Antibiotic resistance is a public health problem and ‘resurrecting’ molecules using cutting-edge technologies has become a promising avenue. Now, a new study has shown that deep learning can be used to extract proteins from all extinct organisms, including mammoths. The results were published this Tuesday in the journal Nature Biomedical Engineering, in an article led by the Spaniard César de la Fuente, from the University of Pennsylvania, in the United States.
Molecular de-extinction aims to resurrect molecules to solve antibiotic resistance and other current biological and biomedical problems. Thanks to machine learning, De la Fuente’s laboratory has discovered the first therapeutic molecules in extinct organisms, launching – according to the group on its website – the field of molecular de-extinction.

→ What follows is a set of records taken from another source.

What follows belongs to an exercise in optimizing a design on an open flow for small area and a short achievable clock period; a production flow would make more cautious choices. Only simulation tests tie the RTL to the original design; equivalence was not proved. The clock port is modelled as an ideal driver; clocking choices that lean on that would not hold on a real chip.

==> run a <==
==> flow/design.v <==
module fifo_rd_stream #(
    parameter int DATA_WIDTH = 512,
    parameter int RD_LATENCY = 3,
    parameter int BUF_DEPTH  = 8
) (
    input  logic                         i_clk,
    input  logic                         i_rst_n,
    input  logic                         i_enable,
    output logic                         o_fifo_rd,
    input  logic                         i_empty,
    input  logic [DATA_WIDTH-1:0]        i_fifo_data,
    input  logic                         i_fifo_rddata_vld,
    output logic [DATA_WIDTH-1:0]        o_tdata,
    output logic                         o_tvalid,
    input  logic                         i_tready,
    output logic [$clog2(BUF_DEPTH):0]   o_level,
    output logic [$clog2(BUF_DEPTH):0]   o_inflight,
    output logic                         o_error_unexp,
    output logic                         o_error_ovf
);
    localparam int             PW      = $clog2(BUF_DEPTH);
    localparam int             CW      = PW + 1;
    localparam int             SD      = BUF_DEPTH - 1;      
    localparam logic [CW-1:0]  DEPTH_C = CW'(BUF_DEPTH);
    logic w_unused_rd_latency;
    assign w_unused_rd_latency = (RD_LATENCY > 0);
    logic [DATA_WIDTH-1:0] r_head;
    logic [DATA_WIDTH-1:0] r_st [SD];
    logic [SD-1:0]         r_wr_oh;       
    logic [SD-1:0]         r_rd_oh;       
    logic [CW-1:0]         r_level;
    logic [CW-1:0]         r_inflight;
    logic                  r_err_unexp;
    logic                  r_err_ovf;
    logic                  r_tvalid;      
    logic                  r_lvl1;        
    logic                  r_ge2;         
    logic                  r_full;        
    logic                  r_can_issue;   
    logic                  w_issue;
    logic                  w_vld;
    logic                  w_pop;
    logic                  w_wr;
    logic                  w_ovf;
    logic                  w_to_head;
    logic                  w_st_commit;
    logic                  w_st_adv;
    logic [CW-1:0]         w_level_nx;
    logic [CW-1:0]         w_inflight_nx;
    logic [CW:0]           w_committed_nx;
    assign w_issue = i_rst_n & i_enable & ~i_empty & r_can_issue;
    assign w_vld   = i_fifo_rddata_vld;
    assign w_pop   = r_tvalid & i_tready;
    assign w_wr    = w_vld & (~r_full | w_pop);
    assign w_ovf   = w_vld & r_full & ~w_pop;
    assign w_to_head   = ~r_tvalid | (r_lvl1 & i_tready);
    assign w_st_commit = w_wr & ~w_to_head;
    assign w_st_adv    = r_ge2 & i_tready;
    always_comb begin
        w_level_nx = r_level;
        if (w_wr && !w_pop)      w_level_nx = r_level + CW'(1);
        else if (w_pop && !w_wr) w_level_nx = r_level - CW'(1);
        w_inflight_nx = r_inflight;
        if (w_issue && !w_vld)                            w_inflight_nx = r_inflight + CW'(1);
        else if (w_vld && !w_issue && (r_inflight != '0)) w_inflight_nx = r_inflight - CW'(1);
        w_committed_nx = {1'b0, w_inflight_nx} + {1'b0, w_level_nx};
    end
    always_ff @(posedge i_clk or negedge i_rst_n) begin
        if (!i_rst_n) begin
            r_wr_oh     <= SD'(1);
            r_rd_oh     <= SD'(1);
            r_level     <= '0;
            r_inflight  <= '0;
            r_err_unexp <= 1'b0;
            r_err_ovf   <= 1'b0;
            r_tvalid    <= 1'b0;
            r_lvl1      <= 1'b0;
            r_ge2       <= 1'b0;
            r_full      <= 1'b0;
            r_can_issue <= 1'b1;
        end else begin
            r_level     <= w_level_nx;
            r_inflight  <= w_inflight_nx;
            r_tvalid    <= (w_level_nx != '0);
            r_lvl1      <= (w_level_nx == CW'(1));
            r_ge2       <= (w_level_nx >= CW'(2));
            r_full      <= (w_level_nx == DEPTH_C);
            r_can_issue <= (w_committed_nx < {1'b0, DEPTH_C});
            if (w_vld && (r_inflight == '0)) r_err_unexp <= 1'b1;
            if (w_ovf)                       r_err_ovf   <= 1'b1;
            if (w_st_commit) r_wr_oh <= {r_wr_oh[SD-2:0], r_wr_oh[SD-1]};
            if (w_st_adv)    r_rd_oh <= {r_rd_oh[SD-2:0], r_rd_oh[SD-1]};
        end
    end
    always_ff @(posedge i_clk) begin
        for (int k = 0; k < SD; k++) begin
            if (r_wr_oh[k] && (!r_full || i_tready)) r_st[k] <= i_fifo_data;
        end
    end
    logic                  w_h_hold;
    logic                  w_h_in;
    logic [SD-1:0]         w_h_st;
    logic [DATA_WIDTH-1:0] w_head_nx;
    assign w_h_hold = r_tvalid & ~i_tready;
    assign w_h_in   = w_to_head;
    assign w_h_st   = r_rd_oh & {SD{w_st_adv}};
    always_comb begin
        w_head_nx = ({DATA_WIDTH{w_h_hold}} & r_head) | ({DATA_WIDTH{w_h_in}} & i_fifo_data);
        for (int k = 0; k < SD; k++) begin
            w_head_nx = w_head_nx | ({DATA_WIDTH{w_h_st[k]}} & r_st[k]);
        end
    end
    always_ff @(posedge i_clk) begin
        r_head <= w_head_nx;
    end
    assign o_fifo_rd     = w_issue;
    assign o_tvalid      = r_tvalid;
    assign o_tdata       = r_head;
    assign o_level       = r_level;
    assign o_inflight    = r_inflight;
    assign o_error_unexp = r_err_unexp;
    assign o_error_ovf   = r_err_ovf;
endmodule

“We believe that resurrecting molecules from the past can help solve current problems, such as antibiotic resistance. In fact, resurrection biology is an emerging field that aims to bring chains of molecules and more complex organisms back to life with the ultimate goal to benefit humanity”.
In the new article, the team from the University of Pennsylvania shows that deep learning can be used to extract the proteomes – a group of proteins made by an organism – of all extinct organisms available for the discovery of antibiotic peptides. To do this, as the scientist explains, and to accelerate the discovery, they developed a new AI model called APEX, thanks to which numerous antibiotic compounds have been “successfully” discovered in creatures of the past, such as the woolly mammoth.
This model is the culmination of several years of work, based on decades of previous research on sequencing methods for ancient genetic material. And his laboratory had previously explored the proteomes of our closest relatives, the Neanderthals and the Denisovans. “We identified antibiotic molecules in modern and ancient humans, including Neanderthals. This led us to hypothesize that similar molecules could be conserved throughout evolution,” she says.
To explore this hypothesis, the researchers had to go from extracting several proteomes to hundreds at a time, and to do so they had to develop a more powerful method. This is how APEX was born, “our new artificial intelligence model designed to analyze all extinct organisms known to science: the ‘extinctoma’,” detailed in a thread on X César de la Fuente.
The researchers trained sets of deep learning models for antimicrobial activity prediction and used it to extract 10,311,899 peptides. The models predicted 37,176 sequences with broad-spectrum antimicrobial activity, 11,035 of which were not found in existing organisms.
Experiments in mice
The team synthesized 69 peptides – a short chain of amino acids – and experimentally confirmed their activity against bacterial pathogens. Most of the peptides killed the bacteria by ‘depolarizing’ their cytoplasmic membrane, contrary to known antimicrobial peptides, which tend to target the outer membrane, the authors write in their paper.
In particular, the main compounds (including mammothusin-2 from the woolly mammoth; elephasin-2 from the straight-tusked elephant; hydrodamine-1 from the ancient sea cow; mylodonin-2 from the giant sloth; and megalocerin-1 from the extinct giant moose) showed anti-infective activity in mice with skin abscesses or thigh infections.
Many of these compounds were effective both in vitro and in two preclinical mouse models, with an activity comparable to that of the antibiotic polymyxin B,” says the researcher, who last week published in the journal Cell, together with scientists from the University Technological Institute of Queensland (Australia), research that identified, with the help of AI, almost a million potential sources of antibiotics in nature.
Molecular decay aided by deep learning can accelerate the discovery of therapeutic molecules, the authors conclude in their Nature Biomedical Engineering article. “The molecules discovered by APEX (…) are now candidates for preclinical antibiotics. Our work with AI has dramatically accelerated the discovery of antibiotics. years of work can now be done in hours!” says De la Fuente online social.